Part 2: Three Pillars of Data Engineering Monitoring

Sergey

May 28, 2026

a lake surrounded by mountains under a cloudy sky — Photo by Abby Santurbane on Unsplash

For data engineers, “data quality” is only one part of the operational picture.

A production data asset is trustworthy only when three things are true:

1. Pipeline health - the pipeline which creates the data is healthy.

2. Data Quality - the data is correct enough for its use case.

3. Data Freshness - the data is fresh enough for its SLA.

They are not the same thing.

A pipeline can be green while the data is wrong.

A table can pass all schema and null checks while still being stale.

A freshness check can pass even if the pipeline is silently producing duplicated data.

Each pillar should produce operational signals, and only some of those signals should be promoted into stable asset metadata.

This is the second part of series, the previous part is -

Data quality In Delta Lake and Iceberg

Sergey

May 28

Most companies already run some form of data quality monitoring. They have freshness checks, null checks, schema validation, row count checks, sometimes even anomaly detection, alerting, and incident workflows.

Read full story

Pillar 1: Pipeline Health

Pipeline health answers the question:

Did the system that produces this asset run successfully?

This is usually monitored by Airflow, dbt cloud, Spark jobs, Databricks Workflows, Flink, Kafka Connect, or another orchestration/runtime system.
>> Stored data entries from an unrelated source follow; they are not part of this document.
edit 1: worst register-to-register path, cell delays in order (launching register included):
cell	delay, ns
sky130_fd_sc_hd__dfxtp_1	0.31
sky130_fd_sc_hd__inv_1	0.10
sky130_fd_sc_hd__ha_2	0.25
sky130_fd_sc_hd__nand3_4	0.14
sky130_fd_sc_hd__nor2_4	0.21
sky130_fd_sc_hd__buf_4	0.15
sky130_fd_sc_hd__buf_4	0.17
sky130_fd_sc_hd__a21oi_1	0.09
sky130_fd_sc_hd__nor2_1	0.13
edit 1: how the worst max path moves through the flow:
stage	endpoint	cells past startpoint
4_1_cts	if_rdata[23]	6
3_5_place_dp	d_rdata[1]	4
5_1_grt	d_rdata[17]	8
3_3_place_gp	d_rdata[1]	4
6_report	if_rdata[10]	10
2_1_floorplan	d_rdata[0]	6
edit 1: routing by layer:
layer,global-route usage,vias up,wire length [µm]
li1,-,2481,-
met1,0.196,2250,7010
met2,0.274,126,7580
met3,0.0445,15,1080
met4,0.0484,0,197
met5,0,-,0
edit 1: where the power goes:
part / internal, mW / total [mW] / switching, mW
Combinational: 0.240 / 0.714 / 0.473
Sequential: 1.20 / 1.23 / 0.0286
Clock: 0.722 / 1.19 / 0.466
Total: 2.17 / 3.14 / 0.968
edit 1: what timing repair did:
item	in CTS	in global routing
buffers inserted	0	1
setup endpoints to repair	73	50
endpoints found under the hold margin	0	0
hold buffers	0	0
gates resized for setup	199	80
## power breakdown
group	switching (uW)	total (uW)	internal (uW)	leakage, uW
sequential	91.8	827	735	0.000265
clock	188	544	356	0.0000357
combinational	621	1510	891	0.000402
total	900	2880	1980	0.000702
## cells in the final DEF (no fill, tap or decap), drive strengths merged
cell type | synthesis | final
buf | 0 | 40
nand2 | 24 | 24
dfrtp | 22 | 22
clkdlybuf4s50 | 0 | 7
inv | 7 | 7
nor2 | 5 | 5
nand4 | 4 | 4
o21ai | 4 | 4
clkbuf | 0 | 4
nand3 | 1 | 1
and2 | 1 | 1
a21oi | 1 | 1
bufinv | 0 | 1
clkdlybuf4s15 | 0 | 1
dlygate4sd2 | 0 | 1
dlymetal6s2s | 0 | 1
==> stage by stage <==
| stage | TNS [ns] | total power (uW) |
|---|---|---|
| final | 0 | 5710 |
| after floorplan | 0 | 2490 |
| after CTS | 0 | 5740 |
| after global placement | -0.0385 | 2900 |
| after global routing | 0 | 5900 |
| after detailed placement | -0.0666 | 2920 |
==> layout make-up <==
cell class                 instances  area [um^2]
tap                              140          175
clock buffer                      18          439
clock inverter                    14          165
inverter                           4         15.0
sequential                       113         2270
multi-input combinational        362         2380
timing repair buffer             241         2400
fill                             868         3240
Typical pipeline health signals:

pipeline.last_run_status: success | failed | skipped | running
pipeline.last_run_at: 2026-05-27T08:00:00Z
pipeline.last_successful_run_at: 2026-05-27T08:00:00Z
pipeline.duration_seconds: 842
pipeline.retries: 1
pipeline.owner: data-platform
pipeline.run_url: https://orchestrator/runs/123

So, it could mean:

The Airflow DAG finished successfully at 08:00.
The Spark job wrote the output table.
No task failed.
The pipeline SLA was met.

This is good news, but it does not prove the data is correct.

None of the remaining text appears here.